The 70-year-old Zuma remains firm favorite to win re-election in Bloemfontein as head of the ANC, a position that puts him in pole position to secure a second five-year term as state president in an election in 2014.
The ANC, which has run South Africa since the end of apartheid in 1994, retains the strong emotional support of most of South Africa's 80 percent black majority, making a defeat at the ballot box any time this decade highly unlikely.
Motlanthe has not expanded on why he will oppose Zuma. But he has spoken of restoring democracy and openness to Nelson Mandela's 100-year-old liberation movement, whose image has suffered under the scandal-plagued Zuma.
Zuma won wide support from ANC branches in five provinces, meaning that, barring any last-minute mishaps, he should emerge again as party leader in Bloemfontein.
The previous ANC election, in the city of Polokwane in 2007, was a riotous affair at which Zuma ousted then-president Thabo Mbeki, creating rifts that divide the party to this day and hamper its ability to run a sophisticated emerging economy.
Mindful of the Polokwane chaos, which included delegates throwing chairs and baring their buttocks at the vanquished Mbeki, the ANC's overseers are keeping a tight lid on the vote, including even withholding the names of leadership candidates.
"We're not at liberty to tell you the nominees," party election commission chairman Mochubela Seekoe told a news conference, infuriating reporters crammed into the lobby of the ANC headquarters in downtown Johannesburg.
Motlanthe is also running to retain his current job of deputy leader, but faces a strong last-minute challenge from Cyril Ramaphosa, an inspirational anti-apartheid union leader and now South Africa's second-richest black businessman.
MANDELA'S SHADOW
Apart from the votes, the four-day conference, which starts on Sunday, will chart a broad policy course for the next five years, reaffirming the primacy of the state in guiding the economy with a mixture of direct intervention and regulation.

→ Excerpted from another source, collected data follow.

### config.mk
export PLATFORM = sky130hd
export DESIGN_NAME = allocation_map_fit_search
export DESIGN_NICKNAME = d
export VERILOG_FILES = /design/src/rtl/afs_pkg.sv /design/src/rtl/allocation_map_fit_search.sv /design/src/rtl/afs_ram.sv
export SDC_FILE = /design/constraint.sdc
export NUM_CORES = 2
export LEC_CHECK = 0
export ABC_CLOCK_PERIOD_IN_PS = 18200
export BUFFER_PORTS_ARGS = -buffer_cell sky130_fd_sc_hd__buf_4
export CORE_MARGIN = 2
export CORE_UTILIZATION = 45
export DETAILED_ROUTE_END_ITERATION = 7
export PLACE_DENSITY_LB_ADDON = 0.3
export SLEW_MARGIN = 0
export SYNTH_ARGS = -nofsm -noshare
export SYNTH_HDL_FRONTEND = slang
export SYNTH_SLANG_ARGS = --single-unit
### constraint.sdc
create_clock -name clk -period 18.2 [get_ports clk]
set_input_delay 1.82 -clock clk [delete_from_list [all_inputs] [get_ports clk]]
set_output_delay 1.82 -clock clk [all_outputs]
set_load 0.03 [all_outputs]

Nationalization of the mines - championed by expelled ANC youth leader Julius Malema - has been dropped as a viable course, but the party may still opt to back a "resource rent" mining tax, already labeled "unnecessary and unwise" by the outgoing chief executive of the mining giant Anglo American.
However, the party still appears unwilling to risk upsetting its grass roots with measures to boost economic growth, forecast at a lukewarm 2.5 percent this year.
The economy was growing by more than 5 percent in the years leading up to the 2008 global economic crisis and has struggled to return to those levels under Zuma. Its industries have been shedding jobs as labor costs have outstripped those of emerging market peers whose workers are often much more efficient.
Economists have said for years that the government needs to ease the regulation of a labor market ranked as one of the most restrictive in the world, and have urged it to reduce the role of the state in the economy.
"Overall, the ANC collectively still does not appear to be in the right place to take the politically very difficult steps to ensure a boost to potential growth," investment bank Nomura said in a research note.
Nor are business leaders the only ones worried at the prospect of seven more years of Zuma, who in recent weeks has been embroiled in a storm of criticism over a 240 million rand ($28 million) state-funded upgrade to his private home.
This week, the South African Council of Churches, one of the main players in the struggle against white-minority rule, accused the ANC of moral decay and abandoning the goal of building a non-racial democracy from the ashes of apartheid.
Commentators have also noted the coincidence of looming party in-fighting in Bloemfontein with the 94-year-old Mandela's admission to hospital last week with a lung infection.
"It is impossible to separate the growing unease about many aspects of South African politics from the failing health of the universally loved founding father of the country," Cape Town-based analyst Nic Borain said.